Sandrino Graceffa (SMart) : « Il ne faut pas détricoter le droit social

Sandrino Graceffa, directeur général de SMart, une des entreprises les plus importantes du secteur de l’économie sociale en Belgique, dans un entretien avec Amandine Cloot, journaliste économique du quotidien belge Le Soir.

Que pensez-vous de la Loi Peeters ?

Il y a beaucoup de choses intéressantes dans ce projet de loi.

D’une part, l’idée de créer un statut de collaborateur autonome nous paraît une chose intéressante puisque il permet de faire rentrer dans le cadre de la protection sociale du salariat des travailleurs qui auraient pu être assez précarisés en étant considérés comme des travailleurs indépendants.
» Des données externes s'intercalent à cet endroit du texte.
==> flow/design.v <==
module ALU (
  input  logic [31:0] A, B,
  input  logic [3:0] ALUOp,
  output logic [31:0] Result,
  output logic Zero, Carry, Overflow, Negative
);
  logic [32:0] tmp;
  always_comb begin
    tmp = 33'd0;
    Carry = 0;
    Overflow = 0;
    case (ALUOp)
      4'b0000: begin  
        tmp = A + B;
        Result = tmp[31:0];
        Carry = tmp[32];
        Overflow = (~A[31] & ~B[31] & Result[31]) | (A[31] & B[31] & ~Result[31]);
      end
      4'b0001: begin  
        tmp = A - B;
        Result = tmp[31:0];
        Carry = tmp[32];
        Overflow = (A[31] & ~B[31] & ~Result[31]) | (~A[31] & B[31] & Result[31]);
      end
      4'b0010: Result = A & B;
      4'b0011: Result = A | B;
      4'b0100: Result = A ^ B;
      4'b0101: Result = ~A;
      4'b0110: Result = ~B;
      4'b0111: Result = A << B[4:0];
      4'b1000: Result = A >> B[4:0];
      4'b1001: Result = $signed(A) >>> B[4:0];
      default: Result = 32'd0;
    endcase
    Zero = (Result == 0);
    Negative = Result[31];
  end
endmodule
module ALUControl(
  input  logic [6:0] funct7,
  input  logic [2:0] funct3,
  input  logic [6:0] opcode,
  output logic [3:0] ALUOp
);
  always_comb begin
    case (opcode)
      7'b0110011: begin  
        case ({funct7, funct3})
          10'b0000000_000: ALUOp = 4'b0000;  
          10'b0100000_000: ALUOp = 4'b0001;  
          10'b0000000_111: ALUOp = 4'b0010;  
          10'b0000000_110: ALUOp = 4'b0011;  
          10'b0000000_100: ALUOp = 4'b0100;  
          10'b0000000_001: ALUOp = 4'b0111;  
          10'b0000000_101: ALUOp = 4'b1000;  
          10'b0100000_101: ALUOp = 4'b1001;  
          default: ALUOp = 4'b1111;
        endcase
      end
      default: ALUOp = 4'b1111;
    endcase
  end
endmodule
module InstructionDecoder(
  input  logic [31:0] instruction,
  output logic [6:0]  opcode,
  output logic [4:0]  rd,
  output logic [2:0]  funct3,
  output logic [4:0]  rs1,
  output logic [4:0]  rs2,
  output logic [6:0]  funct7
);
  assign opcode = instruction[6:0];
  assign rd     = instruction[11:7];
  assign funct3 = instruction[14:12];
  assign rs1    = instruction[19:15];
  assign rs2    = instruction[24:20];
  assign funct7 = instruction[31:25];
endmodule
==> job 5892: inputs <==
==> flow/design.v <==
`timescale 1ns / 1ps
module gain_core #(
    parameter integer DWIDTH = 16,  
    parameter integer GWIDTH = 16,  
    parameter integer FBITS  = 12   
)(
    input  wire                     clk,
    input  wire                     rst_n,      
    input  wire                     ce,         
    input  wire                     en,         
    input  wire signed [DWIDTH-1:0] data_i,     
    input  wire signed [GWIDTH-1:0] data_gain,  
    output reg  signed [DWIDTH-1:0] data_o      
);
    wire signed [DWIDTH+GWIDTH-1:0] mult_raw;
    wire signed [DWIDTH+GWIDTH-1:0] mult_rounded;
    wire signed [DWIDTH+GWIDTH-1-FBITS:0] mult_scaled;
    localparam signed [DWIDTH-1:0] MAX_VAL = {1'b0, {(DWIDTH-1){1'b1}}};  
    localparam signed [DWIDTH-1:0] MIN_VAL = {1'b1, {(DWIDTH-1){1'b0}}};  
    assign mult_raw = data_i * data_gain;
    assign mult_rounded = mult_raw + (1 << (FBITS-1));
    assign mult_scaled = mult_rounded >>> FBITS;
    always @(posedge clk) begin
        if (!rst_n) begin
            data_o <= 0;
        end else if (ce) begin
            if (!en) begin
                data_o <= data_i;
            end else begin
                if (mult_scaled > MAX_VAL) begin
                    data_o <= MAX_VAL;
                end else if (mult_scaled < MIN_VAL) begin
                    data_o <= MIN_VAL;
                end else begin
                    data_o <= mult_scaled[DWIDTH-1:0];
                end
            end
        end
    end
endmodule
Donc le fait de leur permettre à la fois de reconnaître qu’ils ne sont pas subordonnés comme un travailleur classique, mais en même temps de leur permettre d’accéder au socle de la protection sociale du salariat, ça nous paraît être une bonne chose.

Il y a aussi un certain nombre de choses que nous trouvons intéressantes autour de la flexibilité du temps de travail et son annualisation.

Le problème de cette loi c’est que d’une certaine manière elle accompagne l’évolution du travail qui nous semble nécessaire mais elle ne renforce pas suffisamment les droits acquis des travailleurs déjà existants. On doit être très attentifs à considérer que ce n’est pas parce qu’il y a une partie de la population de travaillerus qui a besoin de plus de flexibilité pour travailler que ça doit s’appliquer à tous les travailleurs.

Ce qui est important aujourd’hui c’est de bien délimiter ce que ces formes d’expérimentations sur une catégorie de personnes soient bien balisées. Il est évident que par exemple le principe de l’annualisation du temps de travail est quelque chose qui peut correspondre à une forme de progrès social pour un certain nombre de travailleurs très très autonomes mais peut être aussi une régression pour d’autres.

Ce qui est important donc c’est de bien cadrer, ce qui n’est pas suffisamment le cas pour le moment.